WORK REQUEST:
Please take the lines from the one holding "In tundra the" through the one holding "Between harbor and" in the data below and copy them exactly.

[Saved entries]
————

From an optimization exercise on the open Yosys and OpenROAD flow, aimed at small area and a short achievable clock period; shortcuts taken in it are not production practice. Function was checked by simulation only, so behaviour that the tests miss may differ from the original.

$ cat design/flow/design.v
module chk_unit (
    input  wire        clk,
    input  wire        rst,         
    input  wire        start,       
    input  wire [2:0]  sel,         
    input  wire        in_valid,    
    input  wire [63:0] in_data,     
    input  wire [2:0]  in_nbm1,     
    output wire [63:0] crc_out,     
    output wire        crc_err      
);
    localparam [2:0] CHK_CRC8   = 3'd1;
    localparam [2:0] CHK_CRC16  = 3'd2;
    localparam [2:0] CHK_CRC32  = 3'd3;
    localparam [2:0] CHK_CRC32C = 3'd4;
    localparam [2:0] CHK_CRC64  = 3'd5;
    localparam [7:0]  POLY8    = 8'h1D;
    localparam [15:0] POLY16   = 16'h1021;
    localparam [31:0] POLY32R  = 32'hEDB8_8320;
    localparam [31:0] POLY32CR = 32'h82F6_3B78;
    localparam [63:0] POLY64R  = 64'hC96C_5795_D787_0F42;
    reg [2:0]  code;
    reg [63:0] state;
    wire [2:0]  code_now = start ? sel : code;
    reg  [63:0] init_now;
    always @(*) begin
        case (code_now)
            CHK_CRC8:   init_now = 64'h0000_0000_0000_00FF;
            CHK_CRC16:  init_now = 64'h0000_0000_0000_FFFF;
            CHK_CRC32:  init_now = 64'h0000_0000_FFFF_FFFF;
            CHK_CRC32C: init_now = 64'h0000_0000_FFFF_FFFF;
            CHK_CRC64:  init_now = 64'hFFFF_FFFF_FFFF_FFFF;
            default:    init_now = 64'h0;
        endcase
    end
    wire [63:0] base = start ? init_now : state;
    reg [7:0]  s8;
    reg [15:0] s16;
    reg [31:0] s32, s32c;
    reg [63:0] s64;
    reg [7:0]  b;
    integer    k, i;
    always @(*) begin
        s8   = base[7:0];
        s16  = base[15:0];
        s32  = base[31:0];
        s32c = base[31:0];
        s64  = base;
        for (k = 0; k < 8; k = k + 1) begin
            if (k <= in_nbm1) begin
                b = in_data[8*k +: 8];
                for (i = 7; i >= 0; i = i - 1) begin
                    s8  = {s8[6:0], 1'b0}  ^ ((s8[7]  ^ b[i]) ? POLY8  : 8'h0);
                    s16 = {s16[14:0], 1'b0} ^ ((s16[15] ^ b[i]) ? POLY16 : 16'h0);
                end
                for (i = 0; i < 8; i = i + 1) begin
                    s32  = {1'b0, s32[31:1]}  ^ ((s32[0]  ^ b[i]) ? POLY32R  : 32'h0);
                    s32c = {1'b0, s32c[31:1]} ^ ((s32c[0] ^ b[i]) ? POLY32CR : 32'h0);
                    s64  = {1'b0, s64[63:1]}  ^ ((s64[0]  ^ b[i]) ? POLY64R  : 64'h0);
                end
            end
        end
    end
    reg [63:0] fed;
    always @(*) begin
        case (code_now)
            CHK_CRC8:   fed = {56'h0, s8};
            CHK_CRC16:  fed = {48'h0, s16};
            CHK_CRC32:  fed = {32'h0, s32};
            CHK_CRC32C: fed = {32'h0, s32c};
            CHK_CRC64:  fed = s64;
            default:    fed = 64'h0;
        endcase
    end
    always @(posedge clk) begin
        if (rst) begin
            code  <= CHK_CRC32C;
            state <= 64'h0000_0000_FFFF_FFFF;
        end else begin
            if (start)
                code <= sel;
            if (in_valid)
                state <= fed;
            else if (start)
                state <= init_now;
        end
    end
    reg [63:0] fin;
    always @(*) begin
        case (code)
            CHK_CRC8:   fin = {56'h0, state[7:0] ^ 8'hFF};
            CHK_CRC16:  fin = {48'h0, state[15:0]};
            CHK_CRC32:  fin = {32'h0, ~state[31:0]};
            CHK_CRC32C: fin = {32'h0, ~state[31:0]};
            CHK_CRC64:  fin = ~state;
            default:    fin = 64'h0;
        endcase
    end
    assign crc_out = fin;
    assign crc_err = (code < CHK_CRC8) || (code > CHK_CRC64);
endmodule
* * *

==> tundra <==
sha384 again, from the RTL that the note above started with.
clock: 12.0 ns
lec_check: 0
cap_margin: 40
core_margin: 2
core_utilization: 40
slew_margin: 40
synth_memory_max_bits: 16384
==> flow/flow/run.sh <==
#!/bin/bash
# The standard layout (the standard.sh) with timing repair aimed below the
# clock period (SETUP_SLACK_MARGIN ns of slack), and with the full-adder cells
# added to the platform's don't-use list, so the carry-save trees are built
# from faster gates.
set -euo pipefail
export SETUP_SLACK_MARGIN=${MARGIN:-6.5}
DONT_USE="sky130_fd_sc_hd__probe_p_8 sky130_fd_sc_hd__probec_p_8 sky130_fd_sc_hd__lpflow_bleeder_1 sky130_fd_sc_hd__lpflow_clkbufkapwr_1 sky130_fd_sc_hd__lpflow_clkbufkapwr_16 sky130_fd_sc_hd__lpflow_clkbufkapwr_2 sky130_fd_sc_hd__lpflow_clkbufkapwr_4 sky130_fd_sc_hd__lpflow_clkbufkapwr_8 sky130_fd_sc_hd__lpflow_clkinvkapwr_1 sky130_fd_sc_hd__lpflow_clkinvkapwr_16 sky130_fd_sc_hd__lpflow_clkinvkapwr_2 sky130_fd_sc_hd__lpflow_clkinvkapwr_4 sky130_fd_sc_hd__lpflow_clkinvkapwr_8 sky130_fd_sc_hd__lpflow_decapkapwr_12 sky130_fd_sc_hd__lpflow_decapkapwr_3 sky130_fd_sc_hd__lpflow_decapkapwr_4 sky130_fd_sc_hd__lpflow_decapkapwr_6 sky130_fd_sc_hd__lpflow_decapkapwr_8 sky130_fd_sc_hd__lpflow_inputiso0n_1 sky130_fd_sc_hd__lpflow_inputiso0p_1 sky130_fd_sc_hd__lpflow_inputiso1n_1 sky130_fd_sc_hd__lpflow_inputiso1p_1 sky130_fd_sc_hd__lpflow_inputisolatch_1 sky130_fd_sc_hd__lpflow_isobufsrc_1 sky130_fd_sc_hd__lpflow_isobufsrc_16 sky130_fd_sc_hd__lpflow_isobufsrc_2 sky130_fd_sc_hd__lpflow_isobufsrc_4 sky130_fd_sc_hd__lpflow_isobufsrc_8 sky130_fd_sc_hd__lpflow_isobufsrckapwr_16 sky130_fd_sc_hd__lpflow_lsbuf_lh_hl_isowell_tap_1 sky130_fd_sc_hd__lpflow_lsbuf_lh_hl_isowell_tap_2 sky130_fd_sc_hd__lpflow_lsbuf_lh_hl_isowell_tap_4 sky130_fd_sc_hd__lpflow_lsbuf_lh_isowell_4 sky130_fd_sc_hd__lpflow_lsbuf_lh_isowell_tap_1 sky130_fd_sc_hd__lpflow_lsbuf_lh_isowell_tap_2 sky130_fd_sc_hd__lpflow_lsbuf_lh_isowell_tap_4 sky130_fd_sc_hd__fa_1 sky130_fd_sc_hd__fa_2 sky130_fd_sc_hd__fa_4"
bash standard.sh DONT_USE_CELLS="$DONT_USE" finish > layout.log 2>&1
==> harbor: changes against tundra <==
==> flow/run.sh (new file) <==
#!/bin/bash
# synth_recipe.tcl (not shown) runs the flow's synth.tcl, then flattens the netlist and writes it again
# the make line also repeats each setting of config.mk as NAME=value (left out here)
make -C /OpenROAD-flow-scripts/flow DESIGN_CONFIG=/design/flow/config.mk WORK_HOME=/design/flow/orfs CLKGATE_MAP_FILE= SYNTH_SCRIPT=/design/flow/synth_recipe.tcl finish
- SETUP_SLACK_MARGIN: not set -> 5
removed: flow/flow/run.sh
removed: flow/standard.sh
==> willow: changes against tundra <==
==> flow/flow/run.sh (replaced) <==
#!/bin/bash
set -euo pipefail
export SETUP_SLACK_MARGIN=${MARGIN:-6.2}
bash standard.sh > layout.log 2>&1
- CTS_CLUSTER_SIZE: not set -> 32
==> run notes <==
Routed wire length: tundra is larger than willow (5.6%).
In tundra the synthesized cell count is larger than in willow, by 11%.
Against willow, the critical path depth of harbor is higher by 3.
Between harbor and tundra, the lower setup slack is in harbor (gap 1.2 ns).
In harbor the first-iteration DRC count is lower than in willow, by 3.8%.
This design comes from an exercise in tuning for small area, a short achievable clock period and few clock cycles per item on the open sky130 flow, not from production work. RTL that was checked went through simulation tests only; none was proved equivalent to the original. Power is estimated from default activity; no workload was simulated.

wip/fjord:
## mbcq_enc
module mbcq_enc #(
    parameter integer L  = 34,      
    parameter integer RP = 32,      
    parameter integer HQ = 2        
) (
    input  wire        clk,
    input  wire        rst,         
    input  wire        in_valid,
    output wire        in_ready,
    input  wire        in_last,     
    input  wire [1:0]  in_fmt,      
    input  wire [1:0]  in_k,        
    input  wire [31:0] in_elem,     
    output wire        out_valid,
    input  wire        out_ready,
    output wire        out_hdr,     
    output wire        out_last,    
    output wire [15:0] out_data
);
Size in the first run: about 2400 cells after synthesis, ~1100 flip-flops, ~61 I/O pins.
==> flow/config.mk <==
export PLATFORM = sky130hd
export DESIGN_NAME = mbcq_enc
export DESIGN_NICKNAME = mbcq_enc
export VERILOG_FILES = /design/flow/design.v
export SDC_FILE = /design/flow/constraint.sdc
export NUM_CORES = 4
export LEC_CHECK = 0
export CAP_MARGIN = 20
export CORE_MARGIN = 2
export CORE_UTILIZATION = 70
export CTS_BUF_LIST = sky130_fd_sc_hd__clkbuf_16
export CTS_CLUSTER_DIAMETER = 80
export CTS_CLUSTER_SIZE = 30
export PLACE_DENSITY = 0.8
export SLEW_MARGIN = 20
==> flow/constraint.sdc <==
create_clock -name core_clock -period 16.0 [get_ports {clk}]
set_input_delay 3.2000 -clock core_clock [delete_from_list [all_inputs] [get_ports {clk}]]
set_output_delay 3.2000 -clock core_clock [all_outputs]
set_load 0.01 [all_outputs]
standard.sh (not shown) runs the stock make flow with config.mk's settings and CLKGATE_MAP_FILE= SYNTH_SCRIPT=/design/flow/synth_recipe.tcl, a recipe that flattens the netlist after the stock synthesis.
==> flow/flow/run.sh <==
#!/bin/bash
# Own layout flow: the standard ORFS flow (standard.sh), with the ports
# buffered by a plain buffer instead of the delay-cell buffer ORFS picks.
# The make output goes to flow.log in the work folder; ORFS's own per-step
# logs stay under orfs/logs/.
set -euo pipefail
bash standard.sh \
  "BUFFER_PORTS_ARGS=-buffer_cell sky130_fd_sc_hd__buf_2" \
  SETUP_SLACK_MARGIN=11.5 \
  finish > flow.log 2>&1
Testbench counts of wip/fjord, summed over its fixed seeds: cycles 377,724, items 363,761.
Context: an optimization exercise on an open-source flow, tuned for small area, a short achievable clock period and few clock cycles per item. The choices shown serve that exercise and are no tape-out recipe.
In this exercise RTL edits were held to simulation tests only and were not proved equivalent to the original.
Power figures rest on the tool's default switching activity, not on a simulated workload.

== v14 ==
Design slot_merge_unit, start of the top module:
module slot_merge_unit (
    input  wire        clk,
    input  wire        rst,
    input  wire        in_valid,
    output wire        in_ready,
    input  wire        in_first,
    input  wire        in_last,
    input  wire [63:0] in_v,
    input  wire        in_t,
    input  wire        in_f,
    input  wire [1:0]  in_lane,
    input  wire [2:0]  in_action,
    input  wire [3:0]  in_op,
    input  wire [5:0]  in_ofs,
    input  wire [5:0]  in_width_m1,
    input  wire        in_bad,
    input  wire        in_bad_policy,
    input  wire [63:0] in_x,
    output reg         out_valid,
    input  wire        out_ready,
    output reg  [63:0] out_v,
    output reg         out_t,
    output reg         out_f,
    output reg         out_collide,
    output reg         out_invalid,
    output reg         out_saturated,
    output reg  [3:0]  out_skipped
);
    localparam ACT_WRITE = 3'd2, ACT_MERGE = 3'd3;
    wire in_mg  = (in_action == ACT_MERGE);
    wire in_sub = in_mg && ((in_op == 4'h2) || (in_op == 4'h3) || (in_op == 4'h4) || (in_op == 4'h5));
    wire in_cnt = in_mg && (in_op == 4'hA);
    wire [63:0] in_xc = in_cnt ? {63'd0, in_x[0]} : in_x;
    wire [63:0] in_y  = (in_xc << {in_ofs[5:3], 3'b000}) ^ {64{in_sub}};
    reg        rdy_q;
    reg        s1v;
    reg [63:0] sy;
    reg [5:0]  sofs, swm1;
    reg [3:0]  sop;
    reg        swr, smg, ssub, sbad, sbp, sfirst, slast;
    reg [63:0] v0;
    reg        t0, f0;
    reg [1:0]  lane;
    assign in_ready = rdy_q;
    wire take = in_valid && rdy_q;
    always @(posedge clk) begin
        sy     <= in_y;
  ...
Size: about 310 flip-flops, about 22000 µm² of cells after synthesis.
==> flow/config.mk <==
export PLATFORM = sky130hd
export DESIGN_NAME = slot_merge_unit
export DESIGN_NICKNAME = slot_merge_unit
export VERILOG_FILES = /design/flow/design.v
export SDC_FILE = /design/flow/constraint.sdc
export NUM_CORES = 8
export LEC_CHECK = 0
export CAP_MARGIN = 20
export CORE_MARGIN = 2
export CORE_UTILIZATION = 50
export PLACE_DENSITY = 0.65
export SETUP_SLACK_MARGIN = 2.0
export SLEW_MARGIN = 40
==> flow/constraint.sdc <==
create_clock -name core_clock -period 22.0 [get_ports {clk}]
set_input_delay 4.4000 -clock core_clock [delete_from_list [all_inputs] [get_ports {clk}]]
set_output_delay 4.4000 -clock core_clock [all_outputs]
set_load 0.01 [all_outputs]
standard.sh (not shown) runs the stock make flow with config.mk's settings and CLKGATE_MAP_FILE= SYNTH_SCRIPT=/design/flow/synth_recipe.tcl, a recipe that flattens the netlist after the stock synthesis.
==> flow/flow/run.sh <==
#!/bin/bash
# Standard synthesis, then the standard layout with these changes: ORFS's
# timing repair aims for a larger setup margin, the port buffers are buf_1,
# and clock tree synthesis clusters up to 20 registers per leaf buffer and
# inserts no dummy loads. The clock period and all constraints are unchanged.
set -euo pipefail
bash standard.sh synth > synth.log 2>&1
sed "s/SETUP_SLACK_MARGIN=[0-9.]*/SETUP_SLACK_MARGIN=16.5 'BUFFER_PORTS_ARGS=-buffer_cell sky130_fd_sc_hd__buf_1' 'CTS_ARGS=-sink_clustering_enable -repair_clock_nets -dont_use_dummy_load -sink_clustering_size 20 -sink_clustering_max_diameter 300'/" standard.sh > layout.sh
bash layout.sh > layout.log 2>&1
Testbench counts of v14, summed over its fixed seeds: cycles 50,915, slots 12,000.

————

RESPONSE TO THIS EXERCISE:
In tundra the synthesized cell count is larger than in willow, by 11%.
Against willow, the critical path depth of harbor is higher by 3.
Between harbor and tundra, the lower setup slack is in harbor (gap 1.2 ns).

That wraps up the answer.